Amin is 62 years old and currently lives with his wife, son, and grandchildren in Hay El Sellom, Beirut. Amin’s other three children are spread out between Lebanon and Syria. The distance has taken a toll. One of Amin’s sons disappeared four years ago in Syria, and he has not heard from him since. HelpAge provides psychosocial activities such as group counseling, peer-to-peer support, and social activities for older Syrian refugees as well members of the local Lebanese community. The inclusive program has improved access to health services for the community at large and helped alleviate tensions over strained resources.
“I got married in 1974. We used to live in Halfaya, Rif Hama back in Syria, but we sought refuge in Lebanon after the outbreak of the war. Our stay in Lebanon has gone on far longer than we had hoped. Our 3-month-plan back in 2013 has turned into a 5-years and counting. My son works in a factory, where I used to work when I was young. He gets a daily income of $20 USD and tries to manage our expenses, including our rent of $230 USD per month. With the heavy financial burden, we are perpetually on the verge of survival.
When I first arrived and registered in Lebanon, I had support from UNHCR, but this was cut more than a year ago. That was when my wife told me about the Amel Association (HelpAge local partner). They helped us with medical care and provided vocational training to my in-laws.

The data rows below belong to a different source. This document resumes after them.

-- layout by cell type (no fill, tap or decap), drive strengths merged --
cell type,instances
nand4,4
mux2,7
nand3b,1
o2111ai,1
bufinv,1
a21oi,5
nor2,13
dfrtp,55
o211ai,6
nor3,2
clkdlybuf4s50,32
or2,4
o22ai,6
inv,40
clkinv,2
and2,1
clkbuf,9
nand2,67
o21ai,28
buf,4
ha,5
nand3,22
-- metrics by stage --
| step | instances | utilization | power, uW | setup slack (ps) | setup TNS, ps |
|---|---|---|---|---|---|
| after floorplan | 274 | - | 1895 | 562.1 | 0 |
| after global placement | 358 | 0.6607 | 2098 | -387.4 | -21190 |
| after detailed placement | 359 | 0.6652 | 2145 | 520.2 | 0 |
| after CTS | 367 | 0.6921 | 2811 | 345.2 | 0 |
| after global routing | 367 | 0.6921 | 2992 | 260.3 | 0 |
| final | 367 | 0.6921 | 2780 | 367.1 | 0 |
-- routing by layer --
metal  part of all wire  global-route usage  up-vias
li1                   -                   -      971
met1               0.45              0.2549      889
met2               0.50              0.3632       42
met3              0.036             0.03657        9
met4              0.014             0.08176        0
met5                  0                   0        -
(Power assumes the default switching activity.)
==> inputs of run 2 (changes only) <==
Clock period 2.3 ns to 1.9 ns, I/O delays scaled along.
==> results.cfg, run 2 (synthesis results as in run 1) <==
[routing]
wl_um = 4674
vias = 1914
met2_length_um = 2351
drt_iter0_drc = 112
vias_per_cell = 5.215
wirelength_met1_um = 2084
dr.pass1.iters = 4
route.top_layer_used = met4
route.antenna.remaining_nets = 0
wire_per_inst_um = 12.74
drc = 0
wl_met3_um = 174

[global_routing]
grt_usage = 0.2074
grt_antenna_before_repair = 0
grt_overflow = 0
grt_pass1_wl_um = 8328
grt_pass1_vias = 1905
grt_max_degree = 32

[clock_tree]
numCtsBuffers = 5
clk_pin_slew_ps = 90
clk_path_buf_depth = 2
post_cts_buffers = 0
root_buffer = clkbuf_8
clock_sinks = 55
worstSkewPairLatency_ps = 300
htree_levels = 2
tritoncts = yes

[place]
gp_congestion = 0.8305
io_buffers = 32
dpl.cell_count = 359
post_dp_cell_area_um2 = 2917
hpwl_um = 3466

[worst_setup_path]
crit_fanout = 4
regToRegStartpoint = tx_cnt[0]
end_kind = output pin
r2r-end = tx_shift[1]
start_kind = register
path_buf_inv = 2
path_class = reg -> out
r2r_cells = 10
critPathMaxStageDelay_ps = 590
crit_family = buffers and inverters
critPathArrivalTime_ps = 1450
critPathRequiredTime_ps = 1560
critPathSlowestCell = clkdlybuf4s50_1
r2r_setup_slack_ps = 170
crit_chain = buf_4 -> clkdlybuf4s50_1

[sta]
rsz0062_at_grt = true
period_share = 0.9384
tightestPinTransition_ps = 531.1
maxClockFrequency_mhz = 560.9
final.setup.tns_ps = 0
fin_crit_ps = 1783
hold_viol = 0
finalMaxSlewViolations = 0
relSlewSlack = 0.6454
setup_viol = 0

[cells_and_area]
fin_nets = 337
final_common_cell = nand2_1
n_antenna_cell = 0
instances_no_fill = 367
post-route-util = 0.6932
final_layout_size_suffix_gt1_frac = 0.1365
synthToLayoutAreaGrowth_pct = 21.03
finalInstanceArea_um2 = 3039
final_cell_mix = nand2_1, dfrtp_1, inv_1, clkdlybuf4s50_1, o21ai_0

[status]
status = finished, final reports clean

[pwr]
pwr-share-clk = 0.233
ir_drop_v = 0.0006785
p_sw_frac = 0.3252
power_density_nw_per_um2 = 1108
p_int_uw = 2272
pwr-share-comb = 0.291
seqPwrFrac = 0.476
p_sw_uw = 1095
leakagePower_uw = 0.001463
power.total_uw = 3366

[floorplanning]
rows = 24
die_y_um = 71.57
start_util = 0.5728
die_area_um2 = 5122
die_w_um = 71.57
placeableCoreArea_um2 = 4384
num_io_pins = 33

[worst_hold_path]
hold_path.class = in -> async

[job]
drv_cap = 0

My medication for hypertension is no longer available at the center. I am not able to buy it anywhere else, so I now have constant headaches and trembling. I used to go to the health center once a month for doctor’s appointments and medication. It’s now been 5 months since I last went, because I can’t afford the $1.3 USD fee for the appointments. It’s hard to say, “I don’t have money,” so now I’m not doing any tests or taking any medications. My wife has health problems as well. She suffers from hypertension problems, and often falls down.
Even during my childhood, when I was growing up in an orphanage and had no parents, I still managed to keep my dignity. But here in these circumstances, my dignity has been shattered. People look at me and see only a refugee with no home.
Amin's outlook has improved after accessing psychosocial support services provided through HelpAge
That's why I started going to the center in Hay El Selloum--to forget my problems and sadness. Things got better after that. I met a lot of other Syrians here who have similar problems and backgrounds. Knowing I’m not alone made it easier for me to cope. We gather every week and play board games together. My psychosocial support sessions also started last year, and they have helped me a lot."
Amin with a few friends at the local community center in Hay El Selloum
The crisis in Syria has created one of the largest refugee movements in the past two decades. In Lebanon, refugees now represent over a third of the country’s total population. Health services are struggling to cope with the huge influx of additional patients. Under these circumstances older refugees often fall to the bottom of the list at overstretched clinics and are seldom prioritized in humanitarian programs. Meanwhile, many refugees are in urgent need of care and medicine for chronic diseases such as diabetes and hypertension. Joint research by HelpAge and Humanity & Inclusion found that 54% of older refugees in Lebanon and Jordan have a chronic health condition. HelpAge is working in Lebanon to build the capacity of local organizations to serve all refugees, especially those who are older.